Trokoundos tugged thoughtfully at his ear. "Majesty, I think that's a question better suited to the patriarch's wisdom, or that of an ecumenical synod, than to one who aspires to nothing more than competent wizardry."
"As you wish. In any case, it takes us off the track. You know the direction from which Harvas' spells will come, you say?"
"So I believe, your Majesty. This aids us to a point, but only to a point. Harvas' strength and skill must still be overcome.' The one, I have already seen, is formidable. As for the other, three centuries ago it sufficed to free him from a warded cell. He can only have refined it in all the years since. That he remains alive to torment us proves he has refined it."
"What shall we do, then?" Krispos asked. He'd hoped having a handle on Harvas would give the mages of Videssos the means to defeat him with minimal risk to themselves or to the Empire. But he'd long since found that things in the real world had a way of being less simple and less easy than in storytellers' tales. This looked like another lesson from that school.
Trokoundos' words confirmed his own thoughts. "The best we can, your Majesty, and pray to the lord with the great and good mind that it be enough."
Bad weather settled in not long before Midwinter's Day. Blizzard after blizzard roared into Videssos the city from the northwest, off the Videssian Sea.

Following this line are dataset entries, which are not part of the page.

File: src/verilog/sfrp_read_path.v
// Purpose: Device-side read command path of a serial NOR flash.
// Assumes: Serial clock, select and lanes come from pins and are sampled by clk.
// Notes: Array bytes are fetched through a request port and staged in a two-entry buffer.
`timescale 1ns/100ps
`include "sfrp_map.vh"

// What this block does
// - Out of reset, array addresses are three bytes, bits 23 down to 0, unless the nvAddr4 strap is set.
// - Four-byte addressing is chosen by the strap or by enter and exit pulses.
// - In three-byte mode the extended address byte supplies address bits 31 to 24.
// - Select low, opcode, then three address bytes are taken before data returns.
// - Address bits are captured on rising serial clock edges, and on falling edges too for double-edge opcodes.
// - Reading starts at any byte and the address advances by one per byte.
// - Select high ends the read at once and releases the data lanes.
// - Single-edge and double-edge read opcodes are decoded; plain read has no double form.
// - Extended protocol uses lane zero for opcode, lanes per command for address and data.
// - Dual and quad protocols accept only their three reads, all phases on their lanes.
// - A command behaves alike in every protocol; lane counts and the fast read dummy count differ.
// - Fast reads wait dummy clock cycles between address and first data bit.
// - A four-byte read takes four address bytes and then behaves like a three-byte read.
// - Opcodes 13h, 0Ch, 3Ch, BCh, 6Ch, ECh always take four address bytes.
// - The four-byte fast read adds dummy cycles after the address.
// - Quad input/output read waits nine dummy cycles on single edge.
module sfrp_read_path (
  // Clock and reset
  input wire clk,
  input wire rst,
  // Serial link pins
  input wire selectN,
  input wire serialClk,
  input wire [3:0] ioLanesIn,
  output reg [3:0] ioLanesOut,
  output reg [3:0] ioLanesOe,
  // Configuration
  input wire [1:0] protoSel,
  input wire nvAddr4,
  input wire enterAddr4,
  input wire exitAddr4,
  input wire [7:0] extAddr,
  output reg addr4Mode,
  // Array fetch port
  output reg rdReq,
  output reg [31:0] rdAddr,
  input wire rdValid,
  input wire [7:0] rdData
);

  // ----------------------------------------
  // States
  // ----------------------------------------
  localparam [5:0] ST_IDLE = 6'h01;
  localparam [5:0] ST_OPC = 6'h02;
  localparam [5:0] ST_ADDR = 6'h04;
  localparam [5:0] ST_DUMMY = 6'h08;
  localparam [5:0] ST_DATA = 6'h10;
  localparam [5:0] ST_SKIP = 6'h20;

  // ----------------------------------------
  // Helper functions
  // ----------------------------------------
  // Decode returns {accepted, doubleEdge, fourByte, class}.
  function [5:0] decodeOp;
    input [7:0] op;
    begin
      case (op)
        `SFRP_OP_READ: decodeOp = {3'b100, `SFRP_CLS_READ};
        `SFRP_OP_FAST: decodeOp = {3'b100, `SFRP_CLS_FAST};
        `SFRP_OP_DOUT: decodeOp = {3'b100, `SFRP_CLS_DOUT};
        `SFRP_OP_DIO: decodeOp = {3'b100, `SFRP_CLS_DIO};
        `SFRP_OP_QOUT: decodeOp = {3'b100, `SFRP_CLS_QOUT};
        `SFRP_OP_QIO: decodeOp = {3'b100, `SFRP_CLS_QIO};
        `SFRP_OP_FAST_DE: decodeOp = {3'b110, `SFRP_CLS_FAST};
        `SFRP_OP_DOUT_DE: decodeOp = {3'b110, `SFRP_CLS_DOUT};
        `SFRP_OP_DIO_DE: decodeOp = {3'b110, `SFRP_CLS_DIO};
        `SFRP_OP_QOUT_DE: decodeOp = {3'b110, `SFRP_CLS_QOUT};
        `SFRP_OP_QIO_DE: decodeOp = {3'b110, `SFRP_CLS_QIO};
        `SFRP_OP_READ4: decodeOp = {3'b101, `SFRP_CLS_READ};
        `SFRP_OP_FAST4: decodeOp = {3'b101, `SFRP_CLS_FAST};
        `SFRP_OP_DOUT4: decodeOp = {3'b101, `SFRP_CLS_DOUT};
        `SFRP_OP_DIO4: decodeOp = {3'b101, `SFRP_CLS_DIO};
        `SFRP_OP_QOUT4: decodeOp = {3'b101, `SFRP_CLS_QOUT};
        `SFRP_OP_QIO4: decodeOp = {3'b101, `SFRP_CLS_QIO};
        default: decodeOp = 6'h00;
      endcase
    end
  endfunction

  function protoOk;
    input [2:0] cls;
    input [1:0] proto;
    begin
      case (proto)
        `SFRP_PROTO_EXT: protoOk = 1'b1;
        `SFRP_PROTO_DUAL: protoOk = (cls == `SFRP_CLS_FAST) | (cls == `SFRP_CLS_DOUT) | (cls == `SFRP_CLS_DIO);
        `SFRP_PROTO_QUAD: protoOk = (cls == `SFRP_CLS_FAST) | (cls == `SFRP_CLS_QOUT) | (cls == `SFRP_CLS_QIO);
        default: protoOk = 1'b0;
      endcase
    end
  endfunction

  // Lane count as log2: 0 is one lane, 1 is two, 2 is four.
  function [1:0] laneLog;
    input [1:0] phase;
    input [2:0] cls;
    input [1:0] proto;
    begin
      if (proto != `SFRP_PROTO_EXT) begin
        laneLog = proto;
      end else if (phase == `SFRP_PH_OPC) begin
        laneLog = 2'h0;
      end else if (phase == `SFRP_PH_ADDR) begin
        laneLog = (cls == `SFRP_CLS_DIO) ? 2'h1 : ((cls == `SFRP_CLS_QIO) ? 2'h2 : 2'h0);
      end else if (cls == `SFRP_CLS_READ || cls == `SFRP_CLS_FAST) begin
        laneLog = 2'h0;
      end else begin
        laneLog = (cls == `SFRP_CLS_DOUT || cls == `SFRP_CLS_DIO) ? 2'h1 : 2'h2;
      end
    end
  endfunction

  function [4:0] dummyOf;
    input [2:0] cls;
    input [1:0] proto;
    begin
      case (cls)
        `SFRP_CLS_READ: dummyOf = `SFRP_DUM_NONE;
        `SFRP_CLS_FAST: dummyOf = (proto == `SFRP_PROTO_DUAL) ? `SFRP_DUM_FAST_DUAL :
                                  ((proto == `SFRP_PROTO_QUAD) ? `SFRP_DUM_FAST_QUAD : `SFRP_DUM_FAST_EXT);
        `SFRP_CLS_DOUT: dummyOf = `SFRP_DUM_DOUT;
        `SFRP_CLS_DIO: dummyOf = `SFRP_DUM_DIO;
        `SFRP_CLS_QOUT: dummyOf = `SFRP_DUM_QOUT;
        `SFRP_CLS_QIO: dummyOf = `SFRP_DUM_QIO;
        default: dummyOf = `SFRP_DUM_NONE;
      endcase
    end
  endfunction

  function [5:0] stepOf;
    input [1:0] lw;
    begin
      stepOf = (lw == 2'h0) ? 6'h01 : ((lw == 2'h1) ? 6'h02 : 6'h04);
    end
  endfunction

  function [31:0] shiftIn;
    input [31:0] sh;
    input [3:0] io;
    input [1:0] lw;
    begin
      case (lw)
        2'h0: shiftIn = {sh[30:0], io[0]};
        2'h1: shiftIn = {sh[29:0], io[1:0]};
        default: shiftIn = {sh[27:0], io[3:0]};
      endcase
    end
  endfunction

  // ----------------------------------------
  // Registers and wires
  // ----------------------------------------
  reg sclkMeta_r, sclkSync_r, sclkPrev_r;
  reg selMeta_r, selSync_r;
  reg [3:0] ioMeta_r, ioSync_r;
  reg [5:0] st_r;
  reg [31:0] sh_r;
  reg [5:0] cnt_r;
  reg [2:0] cls_r;
  reg [1:0] proto_r;
  reg dual_r;
  reg wide_r;
  reg [4:0] dummy_r;
  reg [7:0] outSh_r;
  reg [5:0] outCnt_r;
  reg [31:0] fetchAddr_r;
  reg fetchOn_r;
  reg pend_r;
  reg discard_r;
  reg strapDone_r;
  reg pop_r;
  wire rise, fall, addrEdge, dataEdge;
  wire [1:0] lwOpc, lwAddr, lwData;
  wire [5:0] stepOpc, stepAddr, stepData, addrBits;
  wire [31:0] shNext;
  wire [5:0] opDec;
  wire [31:0] startAddr;
  wire [7:0] byteNow;
  wire bufInReady, bufOutValid;
  wire [7:0] bufOutData;
  wire pushByte;

  assign rise = sclkSync_r & ~sclkPrev_r;
  assign fall = ~sclkSync_r & sclkPrev_r;
  assign addrEdge = rise | (dual_r & fall & (cnt_r != 6'h00));
  assign dataEdge = fall | (dual_r & rise);
  assign lwOpc = laneLog(`SFRP_PH_OPC, cls_r, proto_r);
  assign lwAddr = laneLog(`SFRP_PH_ADDR, cls_r, proto_r);
  assign lwData = laneLog(`SFRP_PH_DATA, cls_r, proto_r);
  assign stepOpc = stepOf(lwOpc);
  assign stepAddr = stepOf(lwAddr);
  assign stepData = stepOf(lwData);
  assign addrBits = wide_r ? `SFRP_ADDR4_BITS : `SFRP_ADDR3_BITS;
  assign shNext = shiftIn(sh_r, ioSync_r, (st_r == ST_OPC) ? lwOpc : lwAddr);
  assign opDec = decodeOp(shNext[7:0]);
  assign startAddr = wide_r ? shNext : {extAddr, shNext[23:0]};
  assign byteNow = bufOutValid ? bufOutData : `SFRP_UNDERRUN;
  assign pushByte = rdValid & pend_r & ~discard_r;

  sfrp_pair_buffer uBuf (
    .clk(clk),
    .rst(rst),
    .flush(selSync_r),
    .inValid(pushByte),
    .inReady(bufInReady),
    .inData(rdData),
    .outValid(bufOutValid),
    .outReady(pop_r),
    .outData(bufOutData)
  );

  // ----------------------------------------
  // Pin synchronisers and address mode
  // ----------------------------------------
  always @(posedge clk or posedge rst) begin
    if (rst) begin
      sclkMeta_r <= 1'b0;
      sclkSync_r <= 1'b0;
      sclkPrev_r <= 1'b0;
      selMeta_r <= 1'b1;
      selSync_r <= 1'b1;
      ioMeta_r <= 4'h0;
      ioSync_r <= 4'h0;
      addr4Mode <= 1'b0;
      strapDone_r <= 1'b0;
    end else begin
      sclkMeta_r <= serialClk;
      sclkSync_r <= sclkMeta_r;
      sclkPrev_r <= sclkSync_r;
      selMeta_r <= selectN;
      selSync_r <= selMeta_r;
      ioMeta_r <= ioLanesIn;
      ioSync_r <= ioMeta_r;
      strapDone_r <= 1'b1;
      if (!strapDone_r) begin
        addr4Mode <= nvAddr4;
      end else if (exitAddr4) begin
        addr4Mode <= 1'b0;
      end else if (enterAddr4) begin
        addr4Mode <= 1'b1;
      end
    end
  end

  // ----------------------------------------
  // Command sequencer and data shifter
  // ----------------------------------------
  always @(posedge clk or posedge rst) begin
    if (rst) begin
      st_r <= ST_IDLE;
      sh_r <= 32'h0;
      cnt_r <= 6'h00;
      cls_r <= `SFRP_CLS_READ;
      proto_r <= `SFRP_PROTO_EXT;
      dual_r <= 1'b0;
      wide_r <= 1'b0;
      dummy_r <= 5'h00;
      outSh_r <= 8'h00;
      outCnt_r <= 6'h00;
      ioLanesOut <= 4'h0;
      ioLanesOe <= 4'h0;
      fetchOn_r <= 1'b0;
      fetchAddr_r <= 32'h0;
      pop_r <= 1'b0;
    end else begin
      pop_r <= 1'b0;
      if (selSync_r) begin
        st_r <= ST_IDLE;
        ioLanesOe <= 4'h0;
        fetchOn_r <= 1'b0;
      end else begin
        case (st_r)
          ST_IDLE: begin
            st_r <= ST_OPC;
            cnt_r <= 6'h00;
            cls_r <= `SFRP_CLS_READ;
            proto_r <= protoSel;
            dual_r <= 1'b0;
          end
          ST_OPC: begin
            if (rise) begin
              sh_r <= shNext;
              cnt_r <= cnt_r + stepOpc;
              if (cnt_r + stepOpc == `SFRP_OPC_BITS) begin
                cnt_r <= 6'h00;
                if (opDec[5] && protoOk(opDec[2:0], proto_r)) begin
                  st_r <= ST_ADDR;
                  cls_r <= opDec[2:0];
                  dual_r <= opDec[4];
                  wide_r <= opDec[3] | addr4Mode;
                  dummy_r <= dummyOf(opDec[2:0], proto_r);
                end else begin
                  st_r <= ST_SKIP;
                end
              end
            end
          end
          ST_ADDR: begin
            if (addrEdge) begin
              sh_r <= shNext;
              cnt_r <= cnt_r + stepAddr;
              if (cnt_r + stepAddr == addrBits) begin
                fetchAddr_r <= startAddr;
                fetchOn_r <= 1'b1;
                outCnt_r <= 6'h00;
                st_r <= (dummy_r == 5'h00) ? ST_DATA : ST_DUMMY;
              end
            end
          end
          ST_DUMMY: begin
            if (rise) begin
              dummy_r <= dummy_r - 5'h01;
              if (dummy_r == 5'h01) begin
                st_r <= ST_DATA;
              end
            end
          end
          ST_DATA: begin
            if (dataEdge) begin
              ioLanesOe <= (lwData == 2'h0) ? 4'h2 : ((lwData == 2'h1) ? 4'h3 : 4'hf);
              if (outCnt_r == 6'h00) begin
                pop_r <= bufOutValid;
                outSh_r <= byteNow << stepData;
                outCnt_r <= 6'h08 - stepData;
                ioLanesOut <= (lwData == 2'h0) ? {2'h0, byteNow[7], 1'b0} :
                              ((lwData == 2'h1) ? {2'h0, byteNow[7:6]} : byteNow[7:4]);
              end else begin
                outSh_r <= outSh_r << stepData;
                outCnt_r <= outCnt_r - stepData;
                ioLanesOut <= (lwData == 2'h0) ? {2'h0, outSh_r[7], 1'b0} :
                              ((lwData == 2'h1) ? {2'h0, outSh_r[7:6]} : outSh_r[7:4]);
              end
            end
          end
          ST_SKIP: begin
            ioLanesOe <= 4'h0;
          end
          default: begin
            st_r <= ST_IDLE;
          end
        endcase
      end
      if (rdReq) begin
        fetchAddr_r <= fetchAddr_r + 32'h1;
      end
    end
  end

  // ----------------------------------------
  // Array fetch with one request in flight
  // ----------------------------------------
  always @(posedge clk or posedge rst) begin
    if (rst) begin
      rdReq <= 1'b0;
      rdAddr <= 32'h0;
      pend_r <= 1'b0;
      discard_r <= 1'b0;
    end else begin
      rdReq <= 1'b0;
      if (rdValid) begin
        pend_r <= 1'b0;
        discard_r <= 1'b0;
      end else if (selSync_r && pend_r) begin
        discard_r <= 1'b1;
      end
      if (fetchOn_r && !selSync_r && !pend_r && !rdReq && bufInReady) begin
        rdReq <= 1'b1;
        rdAddr <= fetchAddr_r;
        pend_r <= 1'b1;
      end
    end
  end

endmodule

On Midwinter's Day itself, the snow blew so hard and quick that even Krispos, with the best seat in ; the Amphitheater, made out little of the skits performed on the track before him. The people in the upper reaches of the huge oval stadium could have discerned only drifting white.

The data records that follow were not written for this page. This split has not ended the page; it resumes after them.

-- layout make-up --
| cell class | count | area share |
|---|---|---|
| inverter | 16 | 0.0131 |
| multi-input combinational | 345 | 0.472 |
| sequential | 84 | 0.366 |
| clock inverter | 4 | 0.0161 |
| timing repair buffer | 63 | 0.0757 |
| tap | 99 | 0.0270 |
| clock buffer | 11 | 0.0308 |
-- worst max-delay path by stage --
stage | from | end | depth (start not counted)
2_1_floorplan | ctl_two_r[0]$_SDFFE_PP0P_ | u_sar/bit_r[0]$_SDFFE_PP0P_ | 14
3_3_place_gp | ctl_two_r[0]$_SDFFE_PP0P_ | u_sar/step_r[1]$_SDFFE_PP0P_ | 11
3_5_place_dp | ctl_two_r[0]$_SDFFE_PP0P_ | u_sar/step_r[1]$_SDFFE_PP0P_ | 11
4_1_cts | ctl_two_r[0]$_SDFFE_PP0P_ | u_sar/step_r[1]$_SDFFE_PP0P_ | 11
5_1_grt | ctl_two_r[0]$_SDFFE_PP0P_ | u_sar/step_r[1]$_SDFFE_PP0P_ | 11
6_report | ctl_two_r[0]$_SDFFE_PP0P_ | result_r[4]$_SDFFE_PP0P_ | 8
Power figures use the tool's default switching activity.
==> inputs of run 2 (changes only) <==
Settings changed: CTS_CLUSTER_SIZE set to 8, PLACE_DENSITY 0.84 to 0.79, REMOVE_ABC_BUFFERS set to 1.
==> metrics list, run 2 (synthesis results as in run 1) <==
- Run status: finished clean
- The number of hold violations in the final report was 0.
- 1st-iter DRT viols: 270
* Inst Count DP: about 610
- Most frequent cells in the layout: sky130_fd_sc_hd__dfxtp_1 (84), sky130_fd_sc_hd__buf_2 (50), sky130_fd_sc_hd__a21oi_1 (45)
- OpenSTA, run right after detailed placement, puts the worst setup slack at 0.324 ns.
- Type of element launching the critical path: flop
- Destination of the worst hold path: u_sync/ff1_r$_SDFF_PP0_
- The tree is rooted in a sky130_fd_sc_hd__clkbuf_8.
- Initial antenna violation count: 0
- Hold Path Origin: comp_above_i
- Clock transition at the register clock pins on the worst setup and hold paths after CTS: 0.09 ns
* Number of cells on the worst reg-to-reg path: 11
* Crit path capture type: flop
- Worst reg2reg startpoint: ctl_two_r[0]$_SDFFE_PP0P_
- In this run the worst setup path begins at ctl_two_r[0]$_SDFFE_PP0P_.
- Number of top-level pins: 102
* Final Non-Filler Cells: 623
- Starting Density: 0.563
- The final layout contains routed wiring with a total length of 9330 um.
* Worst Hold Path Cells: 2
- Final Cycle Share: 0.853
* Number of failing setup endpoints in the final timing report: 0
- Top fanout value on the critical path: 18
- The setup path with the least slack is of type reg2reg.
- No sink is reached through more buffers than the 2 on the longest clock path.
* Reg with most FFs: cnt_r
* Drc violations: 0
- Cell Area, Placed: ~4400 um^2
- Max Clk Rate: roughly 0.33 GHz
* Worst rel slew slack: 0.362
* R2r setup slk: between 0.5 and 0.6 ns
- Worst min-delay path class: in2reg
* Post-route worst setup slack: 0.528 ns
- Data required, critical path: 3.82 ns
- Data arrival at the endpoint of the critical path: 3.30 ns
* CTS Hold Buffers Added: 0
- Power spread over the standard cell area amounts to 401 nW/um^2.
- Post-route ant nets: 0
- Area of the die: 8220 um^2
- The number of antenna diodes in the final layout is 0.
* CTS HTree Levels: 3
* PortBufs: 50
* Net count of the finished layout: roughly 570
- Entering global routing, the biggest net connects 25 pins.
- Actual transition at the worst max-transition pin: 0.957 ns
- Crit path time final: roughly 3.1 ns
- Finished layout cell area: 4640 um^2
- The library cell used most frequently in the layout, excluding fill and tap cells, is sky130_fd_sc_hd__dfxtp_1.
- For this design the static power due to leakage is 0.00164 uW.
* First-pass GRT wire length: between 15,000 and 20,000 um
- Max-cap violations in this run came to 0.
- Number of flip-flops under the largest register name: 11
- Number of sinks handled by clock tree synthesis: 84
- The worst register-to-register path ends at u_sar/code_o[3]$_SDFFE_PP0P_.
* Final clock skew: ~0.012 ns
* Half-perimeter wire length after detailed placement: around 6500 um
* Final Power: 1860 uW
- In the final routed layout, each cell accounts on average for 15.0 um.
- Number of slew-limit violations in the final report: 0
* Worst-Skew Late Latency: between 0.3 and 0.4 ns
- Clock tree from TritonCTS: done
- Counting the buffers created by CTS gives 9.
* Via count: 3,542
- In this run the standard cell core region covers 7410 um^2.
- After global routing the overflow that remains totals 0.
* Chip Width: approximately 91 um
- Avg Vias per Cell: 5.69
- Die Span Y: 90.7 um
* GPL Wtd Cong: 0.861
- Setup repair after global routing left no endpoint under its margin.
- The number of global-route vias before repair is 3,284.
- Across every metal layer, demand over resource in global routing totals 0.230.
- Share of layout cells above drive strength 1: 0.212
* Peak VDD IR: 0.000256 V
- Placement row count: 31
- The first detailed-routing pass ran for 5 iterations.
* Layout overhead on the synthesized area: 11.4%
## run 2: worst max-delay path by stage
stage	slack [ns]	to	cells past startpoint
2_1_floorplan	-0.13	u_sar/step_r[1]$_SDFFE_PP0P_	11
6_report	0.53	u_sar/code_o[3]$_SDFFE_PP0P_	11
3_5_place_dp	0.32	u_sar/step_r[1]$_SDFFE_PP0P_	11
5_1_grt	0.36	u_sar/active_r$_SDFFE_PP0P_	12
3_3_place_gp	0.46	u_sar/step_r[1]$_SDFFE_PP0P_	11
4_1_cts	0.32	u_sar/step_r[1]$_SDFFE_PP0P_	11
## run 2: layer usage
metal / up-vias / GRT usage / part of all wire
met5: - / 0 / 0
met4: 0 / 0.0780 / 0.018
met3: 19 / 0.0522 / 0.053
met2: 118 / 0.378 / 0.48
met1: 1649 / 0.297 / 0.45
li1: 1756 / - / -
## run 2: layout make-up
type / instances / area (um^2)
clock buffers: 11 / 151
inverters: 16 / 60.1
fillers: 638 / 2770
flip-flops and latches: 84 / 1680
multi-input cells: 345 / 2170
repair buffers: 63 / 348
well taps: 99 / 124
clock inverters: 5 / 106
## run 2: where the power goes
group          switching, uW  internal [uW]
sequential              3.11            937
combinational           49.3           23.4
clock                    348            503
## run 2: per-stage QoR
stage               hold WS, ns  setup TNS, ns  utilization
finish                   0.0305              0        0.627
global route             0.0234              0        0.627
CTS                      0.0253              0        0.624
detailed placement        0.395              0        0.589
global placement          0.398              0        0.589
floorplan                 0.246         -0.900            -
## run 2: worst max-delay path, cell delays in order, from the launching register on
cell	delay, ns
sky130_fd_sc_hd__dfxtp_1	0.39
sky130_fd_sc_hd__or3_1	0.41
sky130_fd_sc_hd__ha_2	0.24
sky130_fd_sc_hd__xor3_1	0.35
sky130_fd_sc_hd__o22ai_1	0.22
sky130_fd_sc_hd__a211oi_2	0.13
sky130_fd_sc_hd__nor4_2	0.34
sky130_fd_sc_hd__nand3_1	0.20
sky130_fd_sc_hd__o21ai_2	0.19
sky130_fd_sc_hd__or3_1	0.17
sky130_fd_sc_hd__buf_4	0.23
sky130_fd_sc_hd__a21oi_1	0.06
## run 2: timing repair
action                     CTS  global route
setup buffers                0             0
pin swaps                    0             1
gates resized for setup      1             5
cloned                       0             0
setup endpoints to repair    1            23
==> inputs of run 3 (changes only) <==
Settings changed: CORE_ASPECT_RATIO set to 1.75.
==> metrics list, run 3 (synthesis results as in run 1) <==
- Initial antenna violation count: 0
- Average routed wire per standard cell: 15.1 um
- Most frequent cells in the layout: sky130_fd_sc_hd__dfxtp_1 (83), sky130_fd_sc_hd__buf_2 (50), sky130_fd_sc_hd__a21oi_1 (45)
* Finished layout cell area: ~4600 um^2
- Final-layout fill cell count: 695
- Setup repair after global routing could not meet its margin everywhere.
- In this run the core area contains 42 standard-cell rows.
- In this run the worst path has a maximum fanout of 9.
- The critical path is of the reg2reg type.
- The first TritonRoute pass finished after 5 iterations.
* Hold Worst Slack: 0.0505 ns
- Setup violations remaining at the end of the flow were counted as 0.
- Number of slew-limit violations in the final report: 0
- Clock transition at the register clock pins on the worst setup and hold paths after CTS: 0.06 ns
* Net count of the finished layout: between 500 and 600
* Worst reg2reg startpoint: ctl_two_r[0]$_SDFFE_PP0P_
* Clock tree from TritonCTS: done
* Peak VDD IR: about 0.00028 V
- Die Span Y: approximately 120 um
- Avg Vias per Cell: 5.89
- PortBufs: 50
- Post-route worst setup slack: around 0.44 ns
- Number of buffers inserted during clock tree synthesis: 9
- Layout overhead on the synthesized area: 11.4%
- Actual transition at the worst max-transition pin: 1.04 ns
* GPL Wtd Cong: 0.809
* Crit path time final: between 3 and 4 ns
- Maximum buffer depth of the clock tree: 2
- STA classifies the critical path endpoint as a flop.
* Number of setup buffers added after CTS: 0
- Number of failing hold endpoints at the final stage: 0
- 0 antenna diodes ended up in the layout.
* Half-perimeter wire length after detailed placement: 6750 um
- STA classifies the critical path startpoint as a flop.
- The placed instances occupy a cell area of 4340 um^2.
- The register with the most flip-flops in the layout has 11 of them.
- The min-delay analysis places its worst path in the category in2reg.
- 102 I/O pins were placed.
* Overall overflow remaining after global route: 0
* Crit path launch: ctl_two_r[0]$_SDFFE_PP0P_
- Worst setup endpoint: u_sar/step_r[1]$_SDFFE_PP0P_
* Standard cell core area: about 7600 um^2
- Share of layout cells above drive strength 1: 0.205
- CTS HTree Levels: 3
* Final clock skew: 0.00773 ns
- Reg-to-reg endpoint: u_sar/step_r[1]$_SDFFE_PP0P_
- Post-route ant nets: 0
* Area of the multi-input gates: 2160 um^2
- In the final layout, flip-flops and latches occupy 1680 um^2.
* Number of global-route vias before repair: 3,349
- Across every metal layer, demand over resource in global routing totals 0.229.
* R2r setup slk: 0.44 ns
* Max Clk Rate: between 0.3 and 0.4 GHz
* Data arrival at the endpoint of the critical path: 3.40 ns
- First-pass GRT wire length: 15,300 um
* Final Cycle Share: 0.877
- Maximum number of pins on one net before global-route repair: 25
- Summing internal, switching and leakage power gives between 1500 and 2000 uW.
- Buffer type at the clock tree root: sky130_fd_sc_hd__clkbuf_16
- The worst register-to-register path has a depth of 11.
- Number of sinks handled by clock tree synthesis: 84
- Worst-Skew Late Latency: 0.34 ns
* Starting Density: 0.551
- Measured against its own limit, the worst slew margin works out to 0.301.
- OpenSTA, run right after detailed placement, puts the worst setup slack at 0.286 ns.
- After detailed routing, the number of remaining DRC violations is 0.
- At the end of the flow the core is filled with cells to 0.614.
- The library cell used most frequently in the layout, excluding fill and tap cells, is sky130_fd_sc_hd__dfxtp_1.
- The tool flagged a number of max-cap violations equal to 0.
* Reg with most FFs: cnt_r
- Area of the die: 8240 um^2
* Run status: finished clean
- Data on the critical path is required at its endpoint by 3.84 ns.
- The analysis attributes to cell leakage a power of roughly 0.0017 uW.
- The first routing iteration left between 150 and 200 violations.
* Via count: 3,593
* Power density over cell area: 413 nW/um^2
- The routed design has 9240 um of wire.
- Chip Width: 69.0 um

The final troupe of mimes changed its act at the last minute. They came out carrying canes and tapped their way through their routine, as if they'd all suddenly been stricken blind. On the spine of the Amphitheater, Krispos laughed loudly. So did many in his entourage, and in the first few rows of seats around the track. Everyone else must have wondered what was funny—which was just the point the mimes were making. Krispos laughed even more when he worked that out.
On the way back to the palaces after the show in the Amphitheater was done, he leaped over a bonfire to burn away misfortune for the coming year. That fire was but one of many that blazed each Midwinter's Day. This year, though, the good-luck bonfires brought misfortune with them. Whipped by winter gales, two got out of control and ignited nearby buildings.
Now Krispos saw through swirling snow the smudges of smoke he'd feared during the religious riots Pyrrhos had caused. The snow did little to slow the flames. Fire-fighting teams dashed through the city with hand pumps to shoot water from fountains and ponds, with axes and sledgehammers to knock down homes and shops to build firebreaks. Krispos had no great hope for them. When fire got loose, it usually pleased itself, not any man.
The teams amazed him. They succeeded in stopping one of the fires before it had eaten more than a block of buildings. The other blaze, by luck, had started near the city wall. It burned what it could, then came to the open space inside the barrier and died for lack of fuel.